So *our* electricity goes to power *our *stuff and goes off into the grid only if there's an excess? So if the grid is down *our *solar will still power *our* home, we just won't have the elec co as a backup?

Sorry to be pesky, I'm really trying to understand how this works.


----------



## wy_white_wolf (Oct 14, 2004)

NO - PV systems without a battery bank will shut down when the grid goes down.

there are 3 basic types of PV systems-

Off-Grid 
Grid-tied
Grid-tied with battery back-up (the most expensive)


----------



## TnAndy (Sep 15, 2005)

Electricity flows to where ever there is a need calling for it.

If your panels are producing, and you have something requiring power, it flows to you first, otherwise it flows out to the grid.

It may or may not turn your meter backwards.....that depends on how your local power company deals with solar.

It would keep you from having to buy the amount you produce, so you would have the "avoided" cost advantage, but you may or may not get credit for any excess.

For what it's worth, unless you have a pretty decent sized system, you likely won't HAVE any excess.

And as white wolf said: with a simple, no-battery-backup type grid tie system, when the grid goes down, so does your power production....all grid tie inverters must meet a UL standard ( 1741 ) so that the inverter senses grid power, and shuts down if it can't find grid power.....this prevents you from backfeeding the grid and possibly injuring a power company person working on what they thought was a dead line.

If you put in a grid tie with battery backup type system ( which is what I have ), there is an extra set of contacts in the inverter.....when the grid tie contacts go open ( for lack of grid power ), the other set closes, and diverts your solar production to you....you also need a transfer switch located at/near your main panel, just like if you put in a whole house generator, so it can isolate out certain circuits and not back feed the utility line.


----------



## Jokarva (Jan 17, 2010)

Thank you all! That was clear enough even for me.

The solar panel with battery backup sounds like what we're aiming for, I'd like at least minimal power if grid power is out. DH wants a whole house generator, but I'm not comfortable storing large amounts of fuel on the property. 

We have lots of homework to do before we retire.


----------



## Mickie3 (Aug 28, 2010)

TnAndy said:


> If you put in a grid tie with battery backup type system ( which is what I have ), there is an extra set of contacts in the inverter.....when the grid tie contacts go open ( for lack of grid power ), the other set closes, and diverts your solar production to you....you also need a transfer switch located at/near your main panel, just like if you put in a whole house generator, so it can isolate out certain circuits and not back feed the utility line.


We are getting ready to build a rural home and have just began to look at systems and have been thinking about grid-tie with battery backup.
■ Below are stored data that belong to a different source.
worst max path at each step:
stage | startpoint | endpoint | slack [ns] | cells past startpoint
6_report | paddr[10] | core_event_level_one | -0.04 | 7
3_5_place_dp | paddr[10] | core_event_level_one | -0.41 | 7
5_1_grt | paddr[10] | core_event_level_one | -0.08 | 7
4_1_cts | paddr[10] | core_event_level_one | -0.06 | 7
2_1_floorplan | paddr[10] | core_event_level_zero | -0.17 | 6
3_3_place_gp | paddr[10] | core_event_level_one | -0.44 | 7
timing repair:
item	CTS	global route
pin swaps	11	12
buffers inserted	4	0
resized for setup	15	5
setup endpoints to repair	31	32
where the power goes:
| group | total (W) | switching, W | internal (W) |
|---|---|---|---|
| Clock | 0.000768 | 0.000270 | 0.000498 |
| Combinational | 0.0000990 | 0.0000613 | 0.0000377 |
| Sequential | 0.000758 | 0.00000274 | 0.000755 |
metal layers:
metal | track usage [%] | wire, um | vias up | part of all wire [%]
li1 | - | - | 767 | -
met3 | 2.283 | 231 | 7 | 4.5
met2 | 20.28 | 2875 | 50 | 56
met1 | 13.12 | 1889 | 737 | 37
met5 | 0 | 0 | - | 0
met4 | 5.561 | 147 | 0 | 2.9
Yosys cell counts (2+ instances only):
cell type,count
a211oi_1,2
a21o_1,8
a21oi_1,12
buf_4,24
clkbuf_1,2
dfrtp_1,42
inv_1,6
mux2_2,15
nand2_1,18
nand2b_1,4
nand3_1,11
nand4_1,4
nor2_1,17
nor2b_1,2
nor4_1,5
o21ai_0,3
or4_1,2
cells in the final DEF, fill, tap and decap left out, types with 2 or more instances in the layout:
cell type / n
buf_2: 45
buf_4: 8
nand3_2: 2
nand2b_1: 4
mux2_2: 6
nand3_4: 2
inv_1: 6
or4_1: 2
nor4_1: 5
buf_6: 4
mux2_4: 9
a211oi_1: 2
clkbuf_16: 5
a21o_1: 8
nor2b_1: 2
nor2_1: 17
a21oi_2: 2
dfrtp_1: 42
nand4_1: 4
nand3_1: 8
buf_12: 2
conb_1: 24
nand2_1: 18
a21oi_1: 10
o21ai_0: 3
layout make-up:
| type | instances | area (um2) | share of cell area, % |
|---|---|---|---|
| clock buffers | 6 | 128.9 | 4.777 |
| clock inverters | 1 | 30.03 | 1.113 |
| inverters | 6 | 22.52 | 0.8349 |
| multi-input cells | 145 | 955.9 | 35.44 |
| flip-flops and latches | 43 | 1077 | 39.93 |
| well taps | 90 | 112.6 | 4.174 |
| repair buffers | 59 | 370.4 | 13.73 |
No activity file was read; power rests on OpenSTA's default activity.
It appears that the only real differences are in that you get a different inverter and buy batteries (deep charge marine type is what they appear to be). Is that all the difference is, when it comes down to it (bypassing all the hype the sales reps put out)? 

Any idea of how much more this costs for a medium sized system, around 40 panels or so? I had been thinking of putting in a nearly "all house" (100 amp) generator for use during outages, but if it won't cost a lot more to use batteries, would rather go that route. (Generator looks to be about 3,500 installed. The one that I currently have is a manual system, that is why I am looking at alternatives, hate to get out in storms and power that up like I did the other night.)

Thanks!


----------



## wy_white_wolf (Oct 14, 2004)

Mickie3 said:


> ...(deep charge marine type is what they appear to be). Is that all the difference is, when it comes down to it (bypassing all the hype the sales reps put out)? ...


There is a difference (internally) but marine batteries will work about the same as using 1/2T pickup to do the work of a 3/4T pickup. It'll get the job done but also wear out faster doing it.

Look at the differences in jobs:
Marine - Needs to be portable and easy to hook up and disconnect. Cycled only a dozen or so times a year.
Solar (industrial) - stationary and connections only messed with during maintance. Cycled daily.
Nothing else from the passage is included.